Crowdsourcing – there is a whole crowd of people out there to help you solve problems
I am reviewing innovation methodologies. There are many different ways organisations can innovate, and each of the many methods has its strengths and weaknesses. Therefore, a discussion of the prominent innovation methodologies will add value for the readers when they have to make decisions about which innovation methodology (or methodologies) will best suit their organisations and circumstances.
In the previous delivery, I covered Open Innovation (OI). To recap, OI means a situation where an organisation doesn’t just rely on their internal knowledge, sources and resources for innovation, but also uses multiple external sources (such as customer feedback, published patents, competitors, external agencies, the public, etc.) to drive innovation. Continuing with the theme of Open Innovation, with this delivery, I want to look at crowdsourcing, which is also a form of OI.
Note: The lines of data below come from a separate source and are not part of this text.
$ cat src/rtl/stacker_ctrl_p.sv
// Stacker game controller: a lit block bounces across a row; a button edge
// locks the overlap with the row below, then play climbs until win or lose.
module stacker_ctrl_p #(
    parameter int WIDTH       = 8,
    parameter int ROWS        = 8,
    parameter int INIT_LEN    = 3,
    parameter int PERIOD_INIT = 4,
    parameter int PERIOD_MIN  = 1,
    parameter int PERIOD_STEP = 1
) (
    input  logic                      clk,
    input  logic                      reset_n,
    input  logic                      step_tick,
    input  logic                      btn,
    output logic [WIDTH-1:0]          val,
    output logic [$clog2(ROWS)-1:0]   row_index,
    output logic                      write_strobe,
    output logic                      clr_array,
    output logic                      win,
    output logic                      lose,
    output logic [$clog2(ROWS+1)-1:0] score,
    output logic [2:0]                dbg_state
);

    localparam int RW = $clog2(ROWS);
    localparam int SW = $clog2(ROWS + 1);
    localparam int PW = $clog2(PERIOD_INIT + 1);

    localparam logic [WIDTH-1:0] INIT_PAT  = ~({WIDTH{1'b1}} >> INIT_LEN);
    localparam logic [RW-1:0]    LAST_ROW  = RW'(ROWS - 1);
    localparam logic [SW-1:0]    SCORE_MAX = SW'(ROWS);
    localparam logic [PW-1:0]    P_INIT    = PW'(PERIOD_INIT);
    localparam logic [PW-1:0]    P_MIN     = PW'(PERIOD_MIN);
    localparam logic [PW-1:0]    P_STEP    = PW'(PERIOD_STEP);

    typedef enum logic [2:0] {
        S_INIT  = 3'd0,
        S_TRACE = 3'd1,
        S_LOCK  = 3'd2,
        S_NEXT  = 3'd3,
        S_WIN   = 3'd4,
        S_LOSE  = 3'd5
    } state_t;

    state_t state, state_nx;

    logic             btn_q;
    logic             btn_edge;
    logic [WIDTH-1:0] curr, prev;
    logic [WIDTH-1:0] trim;
    logic [WIDTH-1:0] moved;
    logic             dir_right, dir_nx;
    logic             stuck;
    logic [PW-1:0]    period, period_dec;
    logic [PW-1:0]    tick_cnt;
    logic             move_due;

    assign btn_edge = btn & ~btn_q;
    assign trim     = curr & prev;
    assign stuck    = curr[0] & curr[WIDTH-1];
    assign move_due = step_tick && (tick_cnt == period - PW'(1));

    // Bounce: reverse at either wall, so the block never shifts bits out.
    always_comb begin
        moved  = curr;
        dir_nx = dir_right;
        if (stuck) begin
            moved = curr;
        end else if (dir_right && curr[0]) begin
            dir_nx = 1'b0;
            moved  = curr << 1;
        end else if (!dir_right && curr[WIDTH-1]) begin
            dir_nx = 1'b1;
            moved  = curr >> 1;
        end else if (dir_right) begin
            moved = curr >> 1;
        end else begin
            moved = curr << 1;
        end
    end

    always_comb begin
        period_dec = P_MIN;
        if (int'(period) >= PERIOD_MIN + PERIOD_STEP) begin
            period_dec = period - P_STEP;
        end
    end

    always_ff @(posedge clk or negedge reset_n) begin
        if (!reset_n) begin
            state <= S_INIT;
        end else begin
            state <= state_nx;
        end
    end

    always_comb begin
        state_nx = S_INIT;
        case (state)
            S_INIT:  state_nx = S_TRACE;
            S_TRACE: state_nx = btn_edge ? S_LOCK : S_TRACE;
            S_LOCK: begin
                if (trim == '0) begin
                    state_nx = S_LOSE;
                end else if (row_index == LAST_ROW) begin
                    state_nx = S_WIN;
                end else begin
                    state_nx = S_NEXT;
                end
            end
            S_NEXT:  state_nx = S_TRACE;
            S_WIN:   state_nx = btn_edge ? S_INIT : S_WIN;
            S_LOSE:  state_nx = btn_edge ? S_INIT : S_LOSE;
            default: state_nx = S_INIT;
        endcase
    end

    always_comb begin
        clr_array = (state == S_INIT);
        win       = (state == S_WIN);
        lose      = (state == S_LOSE);
        dbg_state = state;
    end

    // write_strobe is a one-cycle qualifier with no back-pressure: val and
    // row_index are meaningful only in cycles where it is high.
    always_ff @(posedge clk or negedge reset_n) begin
        if (!reset_n) begin
            btn_q        <= 1'b0;
            curr         <= '0;
            prev         <= '0;
            dir_right    <= 1'b1;
            period       <= P_INIT;
            tick_cnt     <= '0;
            val          <= '0;
            row_index    <= '0;
            write_strobe <= 1'b0;
            score        <= '0;
        end else begin
            btn_q        <= btn;
            write_strobe <= 1'b0;
            case (state)
                S_INIT: begin
                    curr         <= INIT_PAT;
                    prev         <= '1;
                    dir_right    <= 1'b1;
                    period       <= P_INIT;
                    tick_cnt     <= '0;
                    row_index    <= '0;
                    score        <= '0;
                    val          <= INIT_PAT;
                    write_strobe <= 1'b1;
                end
                S_TRACE: begin
                    // The lock strobe is issued on entry so it lands in the LOCK cycle.
                    if (btn_edge) begin
                        val          <= trim;
                        write_strobe <= 1'b1;
                    end else if (move_due) begin
                        tick_cnt <= '0;
                        if (!stuck) begin
                            curr         <= moved;
                            dir_right    <= dir_nx;
                            val          <= moved;
                            write_strobe <= 1'b1;
                        end
                    end else if (step_tick) begin
                        tick_cnt <= tick_cnt + PW'(1);
                    end
                end
                S_LOCK: begin
                    if (trim != '0) begin
                        if (score != SCORE_MAX) begin
                            score <= score + SW'(1);
                        end
                        if (row_index != LAST_ROW) begin
                            row_index    <= row_index + RW'(1);
                            prev         <= trim;
                            curr         <= trim;
                            dir_right    <= 1'b1;
                            tick_cnt     <= '0;
                            period       <= period_dec;
                            val          <= trim;
                            write_strobe <= 1'b1;
                        end
                    end
                end
                default: begin
                end
            endcase
        end
    end

endmodule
Crowdsourcing for innovation
Wired magazine writer Jeff Howe coined the term “crowdsourcing” in a famous Wired story, ‘The rise of Crowdsourcing’ in June 2006. Howe’s definition for the term is: “Crowdsourcing is the act of taking a job traditionally performed by a designated agent (usually an employee) and outsourcing it to an undefined, generally large group of people in the form of an open call.”
You will notice that the definition does not contain the word “innovation.” That is because crowdsourcing is not only a “tool” for innovation through which companies can get outside ideas and input into their technologies and products, crowdsourcing techniques can also be applied for other purposes like opinion seeking, content creation, design competitions, and data collection.
Let me give you one example. Waze is a community-based GPS traffic and navigation app. Their users, which has grown to over 90 million around the globe, report real-time traffic and road information, like police cars, accidents, road hazards, and traffic jams. All of this crowdsourced information (i.e., data collection) allows users to help each other reach their destinations promptly and safely.
Hence, there are different meanings attached to the term “crowdsourcing,” but in the context of this article, I am explicitly referring to crowdsourcing for solution finding, i.e., where you use the crowd to solve a complex problem or generate creative ideas.
The value proposition of crowdsourcing in this context is straightforward. I have always advocated that creative thinking is a team sport and that the adage of “two heads are better than one” applies explicitly to coming up with solutions to problems. Linus Pauling (rated as the 16th most important scientist in history and winner of two Nobel prizes) famously said: “If you want to have good ideas, you must have many ideas.”
In brief, the process works like this: A business posts a challenge on the Internet, the “crowd” is recruited to work on the challenge, the crowd organises itself into teams, the teams compete to provide the best answer for challenge, the business picks the solution they prefer, and the winning team is compensated.
Let me give an example of this form of crowdsourcing, once again solving traffic problems. With the Cairo Transport App Challenge, citizens of Cairo were asked to design solutions to a number of problems related to traffic congestion and safety as part of an open innovation competition. The winner was Beliaa, an app that automatically sends GPS data to the nearest road assistance centres when cars break down.
I am a big fan of crowdsourcing, and with the next delivery, I will go into more detail on the technology used to drive crowdsourcing campaigns and how to design crowdsourcing campaigns that work.
I conclude with another one of my favourite quotes from Linus Pauling: “Satisfaction of one’s curiosity is one of the greatest sources of happiness in life.”